[config.mk]
export PLATFORM = sky130hd
export DESIGN_NAME = instr_sequencer
export DESIGN_NICKNAME = d
export VERILOG_FILES = /design/src/rtl/instr_sequencer.sv
export SDC_FILE = /design/constraint.sdc
export NUM_CORES = 1
export LEC_CHECK = 0
export BUFFER_PORTS_ARGS = -buffer_cell sky130_fd_sc_hd__buf_2
export CORE_MARGIN = 8
export CORE_UTILIZATION = 50
export CTS_BUF_LIST = sky130_fd_sc_hd__clkbuf_4
export DETAILED_ROUTE_END_ITERATION = 8
export PLACE_DENSITY = 0.8
export SETUP_SLACK_MARGIN = 0.15
export SLEW_MARGIN = 10
export SYNTH_ARGS = -nofsm -noshare
export SYNTH_HDL_FRONTEND = slang
export SYNTH_SLANG_ARGS = --single-unit
[constraint.sdc]
create_clock -name clk -period 1.7 [get_ports clk]
set_clock_uncertainty 0.05 [all_clocks]
set_input_delay 0.34 -clock clk [delete_from_list [all_inputs] [get_ports clk]]
set_output_delay 0.34 -clock clk [all_outputs]
set_load 0.05 [all_outputs]
$ cat src/rtl/ladybird_program_loader_pkg.sv
// Shared definitions for the Ladybird UART program loader: FSM states, response bytes, bus width.
package ladybird_config;

  localparam int XLEN = 32;

  localparam logic [7:0] ACK_BYTE = 8'h06;
  localparam logic [7:0] NAK_BYTE = 8'h15;

  typedef enum logic [2:0] {
    ST_IDLE,
    ST_CNT0,
    ST_CNT1,
    ST_DATA,
    ST_WRITE,
    ST_CSUM,
    ST_RESP
  } loader_state_e;

  // States in which a host byte may be taken from the serial interface.
  function automatic logic rx_open(input loader_state_e s);
    return s inside {ST_IDLE, ST_CNT0, ST_CNT1, ST_DATA, ST_CSUM};
  endfunction

  // States in which silence from the host counts towards the inter-byte timeout.
  function automatic logic rx_timed(input loader_state_e s);
    return s inside {ST_CNT0, ST_CNT1, ST_DATA, ST_CSUM};
  endfunction

endpackage

$ cat src/rtl/ladybird_bus.sv
// Ladybird system bus: a primary raises req with addr/wstrb/data and holds them until gnt.
interface ladybird_bus #(
  parameter int XLEN = 32
);
  logic              req;
  logic [31:0]       addr;
  logic [XLEN/8-1:0] wstrb;
  logic [XLEN-1:0]   data;
  logic              gnt;

  modport primary (output req, output addr, output wstrb, output data, input gnt);
  modport secondary (input req, input addr, input wstrb, input data, output gnt);
endinterface

$ cat src/rtl/ladybird_program_loader_word_assembler.sv
// Byte-to-word shifter for the loader: bytes arrive LSB first, word_valid holds until word_ack.
module ladybird_loader_word_assembler
  import ladybird_config::*;
(
  input  logic            clk,
  input  logic            anrst,
  input  logic            i_clear,
  input  logic [7:0]      i_byte,
  input  logic            i_byte_vld,
  input  logic            i_word_ack,
  output logic [XLEN-1:0] o_word,
  output logic            o_word_valid,
  output logic            o_last_byte
);

  localparam int NBYTES = XLEN / 8;
  localparam int IDX_W  = $clog2(NBYTES);

  logic [XLEN-1:0]  r_word;
  logic [IDX_W-1:0] r_idx;
  logic             r_word_valid;
  logic             w_last;

  assign w_last = (r_idx == IDX_W'(NBYTES - 1));

  always_ff @(posedge clk or negedge anrst) begin
    if (!anrst) begin
      r_word       <= '0;
      r_idx        <= '0;
      r_word_valid <= 1'b0;
    end else if (i_clear) begin
      r_idx        <= '0;
      r_word_valid <= 1'b0;
    end else if (i_byte_vld) begin
      // Shift right so the first byte received ends up in the least significant lane.
      r_word <= {i_byte, r_word[XLEN-1:8]};
      r_idx  <= r_idx + 1'b1;
      if (w_last) r_word_valid <= 1'b1;
    end else if (i_word_ack) begin
      r_word_valid <= 1'b0;
    end
  end

  assign o_word       = r_word;
  assign o_word_valid = r_word_valid;
  assign o_last_byte  = w_last;

endmodule
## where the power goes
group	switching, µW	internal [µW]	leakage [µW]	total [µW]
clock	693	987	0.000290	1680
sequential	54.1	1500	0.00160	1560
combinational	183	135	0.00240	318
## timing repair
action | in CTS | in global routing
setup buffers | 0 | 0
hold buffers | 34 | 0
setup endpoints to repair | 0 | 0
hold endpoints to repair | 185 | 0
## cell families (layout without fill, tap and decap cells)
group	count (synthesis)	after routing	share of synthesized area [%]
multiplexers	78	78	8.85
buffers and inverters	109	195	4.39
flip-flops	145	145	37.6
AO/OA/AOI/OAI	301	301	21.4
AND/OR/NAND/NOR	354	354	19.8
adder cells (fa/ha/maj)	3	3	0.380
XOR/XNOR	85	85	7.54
==> src/rtl/rhd_pkg.sv <==
// Shared constants, FSM state type and CONVERT command encoding for the
// Intan RHD SPI master.
package rhd_pkg;

  localparam int unsigned CMD_W              = 16;
  localparam logic [1:0]  OP_CONVERT         = 2'b00;
  localparam int unsigned DEF_HALF_SCLK      = 4;
  localparam int unsigned DEF_CS_HIGH_CYCLES = 16;
  localparam int unsigned DEF_SAMPLE_DELAY   = 2;
  localparam int unsigned DEF_NUM_CH         = 32;

  typedef enum logic [2:0] {
    ST_IDLE     = 3'd0,
    ST_CS_LEAD  = 3'd1,
    ST_SHIFT    = 3'd2,
    ST_CS_TRAIL = 3'd3,
    ST_CS_HIGH  = 3'd4
  } rhd_state_e;

  function automatic logic [CMD_W-1:0] convert_cmd(input logic [4:0] ch);
    return {OP_CONVERT, 1'b0, ch, 8'h00};
  endfunction

endpackage
File: src/rtl/bounce_pkg.sv
// Shared constants for the switch-bounce emulator: FSM state encoding,
// LFSR feedback taps, default seed and a small elaboration helper.
package bounce_pkg;

  // Prefixed so the literals cannot collide with the SETTLE parameter of the top.
  typedef enum logic [1:0] {
    S_IDLE   = 2'd0,
    S_BOUNCE = 2'd1,
    S_SETTLE = 2'd2
  } state_t;

  localparam logic [15:0] LFSR_TAPS    = 16'hB400;
  localparam logic [15:0] DEFAULT_SEED = 16'hACE1;

  function automatic int max_int(input int a, input int b);
    return (a > b) ? a : b;
  endfunction

endpackage

File: src/rtl/lfsr16.sv
// Free-running 16-bit Galois LFSR; a zero seed is replaced by 1 so the
// register can never lock up in the all-zero state.
module lfsr16
  import bounce_pkg::*;
(
  input  logic        clock,
  input  logic        reset,
  input  logic [15:0] seed,
  output logic [15:0] out
);

  logic [15:0] state_reg;

  always_ff @(posedge clock or posedge reset) begin
    if (reset) begin
      state_reg <= (seed == 16'h0000) ? 16'h0001 : seed;
    end else begin
      state_reg <= {1'b0, state_reg[15:1]} ^ (state_reg[0] ? LFSR_TAPS : 16'h0000);
    end
  end

  assign out = state_reg;

endmodule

====

Activity: Would you please copy every line in the data that contains the word "repair"?

Exercise solution:
## timing repair
setup endpoints to repair | 0 | 0
hold endpoints to repair | 185 | 0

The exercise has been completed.